[中关村论坛]Combinatorial approach to materials discovery
主讲人:Ichiro Takeuchi
2015-05-19
文章来源:

  中关村论坛第269期

  日期:2015.4.22

  原标题:Current Development in the Experimental Search for Majorana Fermions in Solid State 

[video:20150511-中关村论坛270期-Ichiro Takeuchi]

  报告人简介

  Ichiro Takeuchi is Professor of Materials Science and Engineering and Affiliate Professor of Physics at the University of Maryland. He got his B.S. from Caltech and his PhD from the University of Maryland, both in Physics. He was a postdoctoral research fellow at Lawrence Berkeley National Lab from 1996 to 1999. He was also previously a member of the technical staff at NEC Corporation’s fundamental research lab in Japan. Takeuchi has held visiting professor positions at the University of Tokyo, Tokyo University of Science, Tokyo Institute of Technology, and Ruhr University Bochum in Germany. Takeuchi holds a number of patents on the combinatorial methodology, as well as materials discovered by the combinatorial method. Takeuchi is a fellow of the American Physical Society.

  报告摘要:

  Throughout the history of mankind, scientists and engineers have relied on the slow and serendipitous trial-and-error approach for materials discovery. In 1990s, the combinatorial approach was pioneered in the pharmaceutical industry in order to dramatically increase the rate at which new chemicals are identified. The high-throughput concept is now widely implemented in a variety of fields in materials science. We have developed combinatorial thin film synthesis and characterization techniques in order to perform rapid survey of previously unexplored materials phase space in search of new inorganic functional materials.
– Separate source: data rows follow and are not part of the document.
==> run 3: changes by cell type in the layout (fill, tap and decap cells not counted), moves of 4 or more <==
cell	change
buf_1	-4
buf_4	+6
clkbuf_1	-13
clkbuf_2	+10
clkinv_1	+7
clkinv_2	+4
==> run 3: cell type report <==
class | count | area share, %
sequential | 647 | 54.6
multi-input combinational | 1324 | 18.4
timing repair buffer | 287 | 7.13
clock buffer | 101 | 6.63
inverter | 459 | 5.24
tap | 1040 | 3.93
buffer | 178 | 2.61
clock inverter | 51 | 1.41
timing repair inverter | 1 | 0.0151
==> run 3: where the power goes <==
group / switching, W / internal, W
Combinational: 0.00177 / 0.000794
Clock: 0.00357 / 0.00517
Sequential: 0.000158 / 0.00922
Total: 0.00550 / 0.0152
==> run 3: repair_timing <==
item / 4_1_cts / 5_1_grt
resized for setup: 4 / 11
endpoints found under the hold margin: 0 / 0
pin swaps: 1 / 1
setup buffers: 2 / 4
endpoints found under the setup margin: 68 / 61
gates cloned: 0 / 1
Various thin film deposition schemes including pulsed laser deposition, electron-beam deposition, and co-sputtering are implemented for fabricating massive arrays of compositionally varying samples on individual combinatorial libraries. A suite of high-throughput characterization tools are employed to screen the combinatorial libraries and map different physical properties of materials as a function of sweeping composition changes. They include room-temperature scanning SQUID microscopy, microwave microscopy, and micromachined MEMS cantilever arrays. Advanced characterization techniques at synchrotron beam lines are used for rapid diffraction as well as x-ray magnetic circular dichroism measurements. I will discuss our recent work on data driven strategies to discovery and integration of the combinatorial experimental approach with theory.